De acordo com a nota, explica que já se passaram dois anos e meio, depois de uma repetição de incidentes, que culminaram em perseguição, rapto e desaparecimento do dirigente do (MUN), que até agora se encontra em parte incerta.

A direcção do MUN conta que tudo começou no mês de Julho de 2017, nas manifestações que exigiam a lisura no processo eleitoral de 2017. Tendo em conta a gravidade da situação, nos sentimos no direito de informar à opinião pública.

No comunicado, sublinha que Estevão Nzuzi da Silva é um dos braços direitos do Karl Mponda, líder do MUN, que estava prestes a regressar ao país, em 8 de Maio de 2019, onde pretendia levar a luta, depois de muitos anos fora de Angola. É deste facto que foi apontado como chefe do gabinete para todos os assuntos preparativos do seu regresso, o senhor Estevão, que vivia entre Brasil e Angola, para estabelecer as condições do regresso do líder Karl Mponda, contam.

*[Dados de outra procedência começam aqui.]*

File: src/hw/mcs_dma_chan.sv
`timescale 1ns/1ps

// One DMA channel that moves words on peripheral request, clocked off the
// always-on clock so that it keeps working while the core is stopped.
module mcs_dma_chan #(
  parameter int CWIDTH = 16
) (
  input wire logic clock_i,
  input wire logic srst_i,
  input wire logic req_i,
  input wire logic ctrl_wr_i,
  input wire logic enable_i,
  input wire logic count_wr_i,
  input wire logic [CWIDTH-1:0] count_i,
  input wire logic disable_on_done_i,
  output logic enable_o,
  output logic xfer_o,
  output logic done_o,
  output logic [CWIDTH-1:0] remaining_o
);

  logic fire;

  initial begin
    if (CWIDTH < 2) begin
      $error("mcs_dma_chan: CWIDTH must be at least 2");
    end
  end

  // One transfer per request, with a gap so a slow request can drop.
  assign fire = enable_o && req_i && !xfer_o && (remaining_o != '0);

  // ----------------------------------------------------------------------
  // Enable
  // ----------------------------------------------------------------------
  // A software write in the completion cycle wins, so a re-arm is not lost.
  always_ff @(posedge clock_i) begin
    if (srst_i) begin
      enable_o <= 1'b0;
    end else if (ctrl_wr_i) begin
      enable_o <= enable_i;
    end else if (fire && remaining_o == CWIDTH'(1) && disable_on_done_i) begin
      enable_o <= 1'b0;
    end
  end

  // ----------------------------------------------------------------------
  // Count and strobes
  // ----------------------------------------------------------------------
  // No gating by power mode: the channel serves requests in stop too.
  always_ff @(posedge clock_i) begin
    if (srst_i) begin
      remaining_o <= '0;
      xfer_o <= 1'b0;
      done_o <= 1'b0;
    end else begin
      xfer_o <= fire;
      done_o <= fire && remaining_o == CWIDTH'(1);
      if (count_wr_i) begin
        remaining_o <= count_i;
      end else if (fire) begin
        remaining_o <= remaining_o - 1'b1;
      end
    end
  end

endmodule
**config.mk**
```make
export PLATFORM = sky130hd
export DESIGN_NAME = async_timer
export DESIGN_NICKNAME = d
export VERILOG_FILES = /design/src/core/timer_pkg.sv /design/src/core/write_xfer.sv /design/src/core/presc_div.sv /design/src/core/async_timer.sv
export SDC_FILE = /design/constraint.sdc
export NUM_CORES = 1
export LEC_CHECK = 0
export ABC_AREA = 1
export ABC_CLOCK_PERIOD_IN_PS = 3470
export BUFFER_PORTS_ARGS = -buffer_cell sky130_fd_sc_hd__buf_2
export CORE_ASPECT_RATIO = 0.75
export CORE_MARGIN = 2
export CORE_UTILIZATION = 59
export CTS_CLUSTER_DIAMETER = 100
export CTS_CLUSTER_SIZE = 30
export DETAILED_ROUTE_END_ITERATION = 8
export HOLD_SLACK_MARGIN = 0.12
export PLACE_DENSITY = 0.93
export SLEW_MARGIN = 10
export SYNTH_ARGS = -nofsm -noshare
export SYNTH_HDL_FRONTEND = slang
export SYNTH_HIERARCHICAL = 1
export SYNTH_SLANG_ARGS = --single-unit
```
**constraint.sdc**
```tcl
create_clock -name CLK_I -period 3.47 [get_ports CLK_I]
set_clock_uncertainty 0.15 [all_clocks]
set_input_delay 0.5205 -clock CLK_I [delete_from_list [all_inputs] [get_ports CLK_I]]
set_output_delay 0.5205 -clock CLK_I [all_outputs]
set_load 0.05 [all_outputs]
```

O projecto político, na sua mensagem que serviu de homenagem, diz que quando Estevão esteve no Brasil, a sua casa em Luanda foi saqueada, mas por muito estranho que pareça, os bandidos só levaram documentos do partido e computadores. Esta situação alarmou o partido, pois tinha documentos importantes dos trabalhos da organização.

No seu regresso para Luanda, em 05 de Novembro de 2018, Estevão Nzuzi encontrou na sua casa uma carta que dizia: “vocês não vão se instalar aqui, você será aniquilado com a sua teimosia. Este assunto foi conhecido no seio dos membros do MUN, por ordem do seu líder Estevão teve que regressar com urgência para Brasil, dia 11 de Novembro 2018 com chegada dia 12, por muitas ameaças”.

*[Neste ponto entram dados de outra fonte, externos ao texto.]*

==> config.mk <==
export PLATFORM = sky130hd
export DESIGN_NAME = ars_status_top
export DESIGN_NICKNAME = d
export VERILOG_FILES = /design/src/rtl/ars_pkg.sv /design/src/rtl/ars_cs_capture.sv /design/src/rtl/ars_status_top.sv /design/src/rtl/ars_sync.sv
export SDC_FILE = /design/constraint.sdc
export NUM_CORES = 1
export LEC_CHECK = 0
export BUFFER_PORTS_ARGS = -buffer_cell sky130_fd_sc_hd__buf_2
export CAP_MARGIN = 20
export CORE_MARGIN = 10
export CORE_UTILIZATION = 62
export CTS_CLUSTER_DIAMETER = 60
export DETAILED_ROUTE_END_ITERATION = 8
export PLACE_DENSITY = 0.84
export SYNTH_ARGS = -nofsm -noshare
export SYNTH_HDL_FRONTEND = slang
export SYNTH_HIERARCHICAL = 1
export SYNTH_SLANG_ARGS = --single-unit
export TNS_END_PERCENT = 100
==> constraint.sdc <==
create_clock -name clk -period 6.4 [get_ports clk]
set_input_delay 0.96 -clock clk [delete_from_list [all_inputs] [get_ports clk]]
set_output_delay 0.96 -clock clk [all_outputs]
set_load 0.1 [all_outputs]
==> src/rtl/ars_pkg.sv <==
// constants and types shared by the audio receiver status reporting block
// assumes clk is the recovered master clock, nominally 256 times the sample rate
package ars_pkg;

  // channel status block framing
  localparam logic [7:0]  ARS_LAST_FRAME    = 8'hbf;  // 192 frames per block
  localparam logic [7:0]  ARS_BLK_IND_END   = 8'h20;  // first four bytes = 32 frames
  localparam int          ARS_CS_BITS       = 32;
  localparam int          ARS_CS_IDX_W      = 5;

  // error clear: select high for more than this many master clock cycles
  localparam logic [3:0]  ARS_SEL_CLR_CYC   = 4'h8;

  // frequency measurement: three windows per block, first at frame 0
  localparam int          ARS_FREQ_REF_HZ   = 6144000;
  localparam logic [7:0]  ARS_WIN_FRAMES    = 8'h40;
  localparam int          ARS_WIN_N         = 64;
  localparam int          ARS_TOL_DIV       = 25;     // +/- 4 percent acceptance
  localparam int          ARS_REF_CNT_W     = 16;
  localparam int          ARS_NOM_96K       = ARS_FREQ_REF_HZ * ARS_WIN_N / 96000;
  localparam int          ARS_NOM_48K       = ARS_FREQ_REF_HZ * ARS_WIN_N / 48000;
  localparam int          ARS_NOM_44K       = ARS_FREQ_REF_HZ * ARS_WIN_N / 44100;
  localparam int          ARS_NOM_32K       = ARS_FREQ_REF_HZ * ARS_WIN_N / 32000;

  // channel status bit chosen for each parallel pin, per format
  localparam logic [4:0]  ARS_PRO_IDX [5]   = '{5'h01, 5'h02, 5'h03, 5'h04, 5'h08};
  localparam logic [4:0]  ARS_CON_IDX [5]   = '{5'h01, 5'h02, 5'h03, 5'h0f, 5'h18};

  // register map, word indexes decoded from haddr[3:2]
  localparam logic [1:0]  ARS_REG_CTRL      = 2'h0;
  localparam logic [1:0]  ARS_REG_STATUS    = 2'h1;
  localparam logic [1:0]  ARS_REG_CS_SF1    = 2'h2;
  localparam logic [1:0]  ARS_REG_CS_SF2    = 2'h3;
  localparam int          ARS_CTRL_I2S_BIT  = 0;
  localparam logic [31:0] ARS_CTRL_RESET    = 32'h0000_0000;
  localparam int          ARS_ST_ERR_LSB    = 0;
  localparam int          ARS_ST_FREQ_LSB   = 3;
  localparam int          ARS_ST_SEL_BIT    = 6;
  localparam int          ARS_ST_BLK_BIT    = 7;
  localparam int          ARS_ST_FLAG_BIT   = 8;

  typedef enum logic [2:0] {
    ARS_ERR_NONE    = 3'b000,
    ARS_ERR_PARITY  = 3'b001,
    ARS_ERR_BIPHASE = 3'b010,
    ARS_ERR_UNLOCK  = 3'b011
  } ars_err_t;

  typedef enum logic [2:0] {
    ARS_FREQ_NONE = 3'b000,
    ARS_FREQ_96K  = 3'b001,
    ARS_FREQ_48K  = 3'b010,
    ARS_FREQ_44K  = 3'b011,
    ARS_FREQ_32K  = 3'b100
  } ars_freq_t;

endpackage

==> src/rtl/ars_cs_capture.sv <==
// captures the leading channel status bits of one sub-frame stream
// assumes bit_idx is the frame number inside the block
module ars_cs_capture #(
  parameter int W     = 32,
  parameter int IDX_W = 5
) (
  // clock and reset
  input  wire logic             clk,
  input  wire logic             rst,
  // received bits
  input  wire logic             bit_we,
  input  wire logic [IDX_W-1:0] bit_idx,
  input  wire logic             bit_in,
  // collected word
  output logic      [W-1:0]     word
);
  import ars_pkg::*;

  typedef struct packed {
    logic [W-1:0] bits;
  } ars_cap_state_t;

  ars_cap_state_t st;
  ars_cap_state_t next_st;

  always_comb begin
    next_st = st;
    if (bit_we) begin
      next_st.bits[bit_idx] = bit_in;
    end
  end

  always_ff @(posedge clk or posedge rst) begin
    if (rst) begin
      st <= '0;
    end else begin
      st <= next_st;
    end
  end

  assign word = st.bits;

endmodule // ars_cs_capture

==> src/rtl/ars_status_top.sv <==
// status reporting of a digital audio receiver: serial C/U pins, block start,
// six shared pins for channel status or error and frequency codes, AHB-Lite regs
// assumes the decoder presents one strobe per sub-frame on clk (recovered master
// clock); sel and the shared channel/reference pin are asynchronous pins
//
// Behaviour
// channel status bit shifted out serially
// user bit shifted out serially
// I2S mode: serial pins change at fsync edge
// select high: shared pins show channel status
// choice low sub-frame 1, high sub-frame 2
// first pin inverted bit 0, format picks rest
// parallel status refreshed on block start rise
// select low: three pins carry frequency code
// far side gives reference clock long enough
// frequency code updated thrice per block
// compare reference against received rate, 6.144MHz
// shared input: choice or reference by select
// select low: other pins carry error code
// error code prioritized and held until clear
// select high over 8 cycles clears errors
// block start high 4 bytes, low 20
// error flag: parity, biphase or unlock
// master clock runs at 256 times rate
// own encodings and priorities for codes
// select synchronised and high cycles counted
module ars_status_top (
  // clock and reset
  input  wire logic        clk,
  input  wire logic        rst,
  // ahb-lite slave
  input  wire logic        hsel,
  input  wire logic [31:0] haddr,
  input  wire logic [1:0]  htrans,
  input  wire logic        hwrite,
  input  wire logic [2:0]  hsize,
  input  wire logic [31:0] hwdata,
  input  wire logic        hready,
  output logic             hreadyout,
  output logic             hresp,
  output logic      [31:0] hrdata,
  // decoder side, same clock
  input  wire logic        sf_valid,
  input  wire logic        sf_second,
  input  wire logic        sf_block_first,
  input  wire logic        cs_bit_in,
  input  wire logic        user_bit_in,
  input  wire logic        parity_err,
  input  wire logic        biphase_err,
  input  wire logic        pll_unlock,
  input  wire logic        frame_sync,
  // asynchronous pins
  input  wire logic        sel,
  input  wire logic        subframe_choice,
  // serial and flag pins
  output logic             cs_serial,
  output logic             user_serial,
  output logic             block_start_ind,
  output logic             sample_error_flag,
  // shared pins: channel status when sel high, error/frequency when low
  output logic             pro_consumer_flag_n,
  output logic             status_par_bit_a,
  output logic             status_par_bit_b,
  output logic             status_par_bit_c,
  output logic             status_par_bit_d,
  output logic             status_par_bit_e
);
  import ars_pkg::*;

  typedef struct packed {
    logic                     ready;
    logic                     dp_valid;
    logic                     dp_write;
    logic [1:0]               dp_idx;
    logic [31:0]              rdata;
    logic                     i2s_mode;
    logic [7:0]               frame;
    logic                     blk;
    logic                     fsync_prev;
    logic                     cs_hold;
    logic                     u_hold;
    logic                     cs_out;
    logic                     u_out;
    logic                     err_flag;
    ars_err_t                 err_code;
    logic [3:0]               clr_cnt;
    logic [ARS_REF_CNT_W-1:0] ref_cnt;
    logic                     win_ok;
    logic                     ref_prev;
    ars_freq_t                freq_code;
    logic [5:0]               cs_par;
    logic [5:0]               pins;
  } ars_top_state_t;

  ars_top_state_t st;
  ars_top_state_t next_st;

  logic [1:0]                 pin_sync;
  logic                       sel_s;
  logic                       shared_s;
  logic [ARS_CS_BITS-1:0]     cs_word_sf1;
  logic [ARS_CS_BITS-1:0]     cs_word_sf2;
  logic                       cap_we;
  logic                       cap_we_sf1;
  logic                       cap_we_sf2;

  // both pins pass two flip-flops before any logic reads them
  ars_sync #(
    .W        (2)
  ) u_pin_sync (
    .clk      (clk),
    .rst      (rst),
    .async_in ({sel, subframe_choice}),
    .sync_out (pin_sync)
  );

  assign sel_s    = pin_sync[1];
  assign shared_s = pin_sync[0];

  // only the first 32 frames of a block hold the bits shown in parallel
  assign cap_we     = sf_valid && (next_st.frame < ARS_BLK_IND_END);
  assign cap_we_sf1 = cap_we && !sf_second;
  assign cap_we_sf2 = cap_we && sf_second;

  ars_cs_capture #(
    .W       (ARS_CS_BITS),
    .IDX_W   (ARS_CS_IDX_W)
  ) u_cap_sf1 (
    .clk     (clk),
    .rst     (rst),
    .bit_we  (cap_we_sf1),
    .bit_idx (next_st.frame[ARS_CS_IDX_W-1:0]),
    .bit_in  (cs_bit_in),
    .word    (cs_word_sf1)
  );

  ars_cs_capture #(
    .W       (ARS_CS_BITS),
    .IDX_W   (ARS_CS_IDX_W)
  ) u_cap_sf2 (
    .clk     (clk),
    .rst     (rst),
    .bit_we  (cap_we_sf2),
    .bit_idx (next_st.frame[ARS_CS_IDX_W-1:0]),
    .bit_in  (cs_bit_in),
    .word    (cs_word_sf2)
  );

  // window counts are classified with a tolerance band around each nominal rate
  function automatic logic in_band(input logic [ARS_REF_CNT_W-1:0] cnt, input int nom);
    int lo;
    int hi;
    lo = nom - nom / ARS_TOL_DIV;
    hi = nom + nom / ARS_TOL_DIV;
    return (int'(cnt) >= lo) && (int'(cnt) <= hi);
  endfunction

  function automatic ars_freq_t classify(input logic [ARS_REF_CNT_W-1:0] cnt);
    ars_freq_t code;
    code = ARS_FREQ_NONE;
    if (in_band(cnt, ARS_NOM_96K)) begin
      code = ARS_FREQ_96K;
    end else if (in_band(cnt, ARS_NOM_48K)) begin
      code = ARS_FREQ_48K;
    end else if (in_band(cnt, ARS_NOM_44K)) begin
      code = ARS_FREQ_44K;
    end else if (in_band(cnt, ARS_NOM_32K)) begin
      code = ARS_FREQ_32K;
    end
    return code;
  endfunction

  function automatic logic [5:0] cs_pins(input logic [ARS_CS_BITS-1:0] w);
    logic [5:0] p;
    p[0] = ~w[0];
    for (int i = 0; i < 5; i++) begin
      p[i+1] = w[0] ? w[ARS_PRO_IDX[i]] : w[ARS_CON_IDX[i]];
    end
    return p;
  endfunction

  always_comb begin
    logic       take;
    logic       blk_rise;
    logic       win_edge;
    logic       fs_edge;
    logic       err_clear;
    logic       ref_rise;
    ars_err_t   new_err;
    logic [1:0] ridx;
    take      = 1'b0;
    blk_rise  = 1'b0;
    win_edge  = 1'b0;
    fs_edge   = 1'b0;
    err_clear = 1'b0;
    ref_rise  = 1'b0;
    new_err   = ARS_ERR_NONE;
    ridx      = haddr[3:2];
    next_st   = st;

    // bus slave: zero wait states, always OKAY
    next_st.ready = 1'b1;
    if (st.dp_valid && st.dp_write && st.dp_idx == ARS_REG_CTRL) begin
      next_st.i2s_mode = hwdata[ARS_CTRL_I2S_BIT];
    end
    take = hsel && htrans[1] && hready;
    next_st.dp_valid = take && (haddr[31:4] == '0);
    next_st.dp_write = hwrite;
    next_st.dp_idx   = ridx;
    if (take && !hwrite) begin
      next_st.rdata = '0;
      if (haddr[31:4] == '0) begin
        unique case (ridx)
          ARS_REG_CTRL: begin
            next_st.rdata[ARS_CTRL_I2S_BIT] = st.i2s_mode;
            if (st.dp_valid && st.dp_write && st.dp_idx == ARS_REG_CTRL) begin
              next_st.rdata[ARS_CTRL_I2S_BIT] = hwdata[ARS_CTRL_I2S_BIT];
            end
          end
          ARS_REG_STATUS: begin
            next_st.rdata[ARS_ST_ERR_LSB +: 3]  = st.err_code;
            next_st.rdata[ARS_ST_FREQ_LSB +: 3] = st.freq_code;
            next_st.rdata[ARS_ST_SEL_BIT]       = sel_s;
            next_st.rdata[ARS_ST_BLK_BIT]       = st.blk;
            next_st.rdata[ARS_ST_FLAG_BIT]      = st.err_flag;
          end
          ARS_REG_CS_SF1: next_st.rdata = cs_word_sf1;
          ARS_REG_CS_SF2: next_st.rdata = cs_word_sf2;
        endcase
      end
    end

    // frame position; clk is taken as 256 x fs, so frames are sub-frame 1 strobes
    if (sf_valid && !sf_second) begin
      if (sf_block_first || st.frame == ARS_LAST_FRAME) begin
        next_st.frame = '0;
      end else begin
        next_st.frame = st.frame + 8'h01;
      end
      next_st.blk = (next_st.frame < ARS_BLK_IND_END);
      blk_rise    = next_st.blk && !st.blk;
      win_edge    = (next_st.frame[5:0] == '0) && (next_st.frame < ARS_LAST_FRAME);
    end

    // latch the finished block for the chosen sub-frame
    if (blk_rise) begin
      next_st.cs_par = shared_s ? cs_pins(cs_word_sf2) : cs_pins(cs_word_sf1);
    end

    // serial channel status and user bits
    if (sf_valid) begin
      next_st.cs_hold = cs_bit_in;
      next_st.u_hold  = user_bit_in;
    end
    next_st.fsync_prev = frame_sync;
    fs_edge = frame_sync != st.fsync_prev;
    if (st.i2s_mode) begin
      // i2s: bits follow the word clock so they line up with the audio word
      if (fs_edge) begin
        next_st.cs_out = st.cs_hold;
        next_st.u_out  = st.u_hold;
      end
    end else if (sf_valid) begin
      next_st.cs_out = cs_bit_in;
      next_st.u_out  = user_bit_in;
    end

    // per-sample error flag, unlock forces it at once
    if (sf_valid) begin
      next_st.err_flag = parity_err || biphase_err || pll_unlock;
    end else if (pll_unlock) begin
      next_st.err_flag = 1'b1;
    end

    // unlock outranks biphase, biphase outranks parity
    if (pll_unlock) begin
      new_err = ARS_ERR_UNLOCK;
    end else if (sf_valid && biphase_err) begin
      new_err = ARS_ERR_BIPHASE;
    end else if (sf_valid && parity_err) begin
      new_err = ARS_ERR_PARITY;
    end

    // count consecutive high select cycles, saturating
    if (!sel_s) begin
      next_st.clr_cnt = '0;
    end else if (st.clr_cnt != ARS_SEL_CLR_CYC) begin
      next_st.clr_cnt = st.clr_cnt + 4'h1;
    end
    err_clear = sel_s && (st.clr_cnt == ARS_SEL_CLR_CYC);

    // held code only rises; an error in the clearing cycle survives
    if (err_clear) begin
      next_st.err_code = new_err;
    end else if (new_err > st.err_code) begin
      next_st.err_code = new_err;
    end

    // reference edges counted only while the pin is the reference
    next_st.ref_prev = shared_s;
    ref_rise = shared_s && !st.ref_prev && !sel_s;
    if (ref_rise && st.ref_cnt != '1) begin
      next_st.ref_cnt = st.ref_cnt + 1'b1;
    end
    if (sel_s) begin
      next_st.win_ok = 1'b0;
    end
    // evaluate at frames 0, 64 and 128; a window disturbed by select reports none
    if (win_edge) begin
      next_st.freq_code = st.win_ok ? classify(st.ref_cnt) : ARS_FREQ_NONE;
      next_st.ref_cnt   = '0;
      next_st.win_ok    = !sel_s;
    end

    // shared pin contents
    if (sel_s) begin
      next_st.pins = st.cs_par;
    end else begin
      next_st.pins = {st.freq_code, st.err_code};
    end
  end

  always_ff @(posedge clk or posedge rst) begin
    if (rst) begin
      st           <= '0;
      st.i2s_mode  <= ARS_CTRL_RESET[ARS_CTRL_I2S_BIT];
      st.err_code  <= ARS_ERR_NONE;
      st.freq_code <= ARS_FREQ_NONE;
    end else begin
      st <= next_st;
    end
  end

  assign hreadyout           = st.ready;
  assign hresp               = 1'b0 & st.ready;
  assign hrdata              = st.rdata;
  assign cs_serial           = st.cs_out;
  assign user_serial         = st.u_out;
  assign block_start_ind     = st.blk;
  assign sample_error_flag   = st.err_flag;
  assign pro_consumer_flag_n = st.pins[0];
  assign status_par_bit_a    = st.pins[1];
  assign status_par_bit_b    = st.pins[2];
  assign status_par_bit_c    = st.pins[3];
  assign status_par_bit_d    = st.pins[4];
  assign status_par_bit_e    = st.pins[5];

endmodule // ars_status_top

==> src/rtl/ars_sync.sv <==
// two flip-flop synchroniser for asynchronous pin levels
// assumes inputs are quasi-static levels or clocks slower than half of clk
module ars_sync #(
  parameter int W = 1
) (
  // clock and reset
  input  wire logic         clk,
  input  wire logic         rst,
  // levels
  input  wire logic [W-1:0] async_in,
  output logic      [W-1:0] sync_out
);
  import ars_pkg::*;

  typedef struct packed {
    logic [W-1:0] meta;
    logic [W-1:0] stable;
  } ars_sync_state_t;

  ars_sync_state_t st;
  ars_sync_state_t next_st;

  // first stage feeds only the second
  always_comb begin
    next_st.meta   = async_in;
    next_st.stable = st.meta;
  end

  always_ff @(posedge clk or posedge rst) begin
    if (rst) begin
      st <= '0;
    end else begin
      st <= next_st;
    end
  end

  assign sync_out = st.stable;

endmodule // ars_sync

### After elaboration in Yosys (flattened, before gate mapping)

Index checks and enable logic that the tools add are counted.

* register bits after elaboration: 161
* bits of input ports: 85
* output and inout port bits: 44
* logic and storage cells: 136

* add/subtract/negate cells: 3
* order comparisons: 14
* equality and inequality tests: 10
* mux-type cells: 40
* bitwise operators: 2
* reduce and logical (&&, ||, !) cells: 41

Operator list (number)
* 32-bit bitwise mux: 2
* 16-bit by 14-bit <= comparator with 1-bit output (second input constant): 3
* 23-bit case mux with 2 select lines: 1
* 16-bit by 14-bit >= comparator with 1-bit output (second input constant): 2
* 32-bit two-way mux: 1
* 28-bit zero test: 1
* 8-bit case mux with 3 select lines: 1
* 1-bit logical AND: 23
* 3-bit two-way mux: 7
* 17-bit two-way mux: 1
* 16-bit by 1-bit adder with 16-bit output (second input constant): 1
* 16-bit by 12-bit >= comparator with 1-bit output (second input constant): 1
* 16-bit by 13-bit >= comparator with 1-bit output (second input constant): 1
* 16-bit by 13-bit <= comparator with 1-bit output (second input constant): 1
* 8-bit by 6-bit less-than comparator with 1-bit output (second input constant): 2
* 16-bit two-way mux: 1
* 8-bit two-way mux: 2
* 16-bit inequality test (second input constant): 1
* 1-bit two-way mux: 12
* 6-bit two-way mux: 2
* 2-bit two-way mux: 5
* 2-bit nonzero test: 5
* 9-bit two-way mux: 1
* 8-bit by 1-bit adder with 8-bit output (second input constant): 1
* 22 further kinds: 32

### Logic depth before layout (Yosys ltp)

* depth after elaboration: 11
* mapped depth: 10
* mapped depth without buffers: 9

### Modules after synthesis

Netlist, hierarchy kept.

Modules (own cells, without submodules)
* ars_status_top: instances 1, cells each 548, area each 5215.0 sq um, sequential area each 2302.2 sq um
* ars_cs_capture (u_cap_sf1): instances 1, cells each 116, area each 1473.9 sq um, sequential area each 800.8 sq um
* ars_cs_capture (u_cap_sf2): instances 1, cells each 116, area each 1431.4 sq um, sequential area each 800.8 sq um
* ars_sync: instances 1, cells each 5, area each 103.8 sq um, sequential area each 100.1 sq um

### Worst setup path after synthesis

Ideal clock, no wire load.

* kind: in2reg
* start point: input port sf_valid
* end point: register u_cap_sf2.st (netlist bit u_cap_sf2/word[29])
* library setup time: 0.125 ns
* data arrival time: 3.569 ns
* required time: 6.275 ns
* setup slack: 2.706 ns
* cell stages on the path: 9
* path buffers: 2
* cells stage by stage: clkbuf_1 -> nand2b_1 -> clkbuf_1 -> nor2_1 -> mux2i_1 -> o21ai_0 -> nand3_1 -> nor2_1 -> mux2_2

RTL lines
* start: declaration: RTL line ars_status_top.sv:43 `input wire logic sf_valid,`
* end signal: assignment: RTL line ars_cs_capture.sv:37 `st <= next_st;`
* end: declaration: RTL line ars_cs_capture.sv:23 `ars_cap_state_t st;`

### Worst setup path after layout

* start point: register st[48] (netlist bit)
* end point: register u_cap_sf1.st (netlist bit u_cap_sf1/word[24])

* elaborated cells between the ends (all ways): 15
* classes of those cells: add/sub: 1; order compare: 3; eq/ne: 1; mux: 6; reduce/logical: 4

RTL lines
* start: declaration: RTL line ars_status_top.sv:95 `ars_top_state_t st;`
* start signal: assignment: RTL line ars_status_top.sv:330 `st <= next_st;`
* parallel branches: the longest is 4 deep, another holds 8-bit by 1-bit adder with 8-bit output
* 9-bit two-way mux *: RTL line ars_status_top.sv:234 `if (sf_valid && !sf_second) begin`
* 8-bit by 6-bit less-than comparator with 1-bit output *: RTL line ars_status_top.sv:121 `assign cap_we = sf_valid && (next_st.frame < ARS_BLK_IND_END);`
* 1-bit logical AND *: RTL line ars_status_top.sv:121
* 1-bit logical AND *: RTL line ars_status_top.sv:122 `assign cap_we_sf1 = cap_we && !sf_second;`
* net cap_we_sf1: RTL line ars_status_top.sv:104 `logic cap_we_sf1;`
* end signal: assignment: RTL line ars_cs_capture.sv:37
* end: declaration: RTL line ars_cs_capture.sv:23

Mark *: on every way through the listed nets, which the timed path passes. The select of a mux whose other input is x is not followed.
A chain may end at the register's enable or synchronous reset.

Chegando no Brasil, algo pior aconteceu, Estêvão Nzuzi foi raptado por três pessoas que o levaram no bairro do Rio de Janeiro, lá foi informado que a ordem vinha de Luanda (por sua admiração, os brasileiros que o raptaram lhe falaram sobre a prisão dos seus dois colegas, em 2015, o engenheiro Kumuelo Sebastião e o professor Alexandre Mvevo Mele, que tiveram presos durante 12 meses e que ele corria o mesmo risco).

Com ajuda de um dos bandidos, ele conseguiu fugir e a sua situação tornou-se complicada em Angola. Não bastasse tudo isso, estava a ser procurado por pessoas alegadamente ligadas à Segurança do Estado e a busca atravessou fronteiras até o Brasil. Até a data actual, Estevão Nzuzi está desaparecido sem saber onde se encontra com a sua esposa e seus dois filhos.

Desta feita, o MUN realça que em prol de um Estado democrático de direito, “exigimos devidos esclarecimentos do acto bárbaro na sua forma descrita”.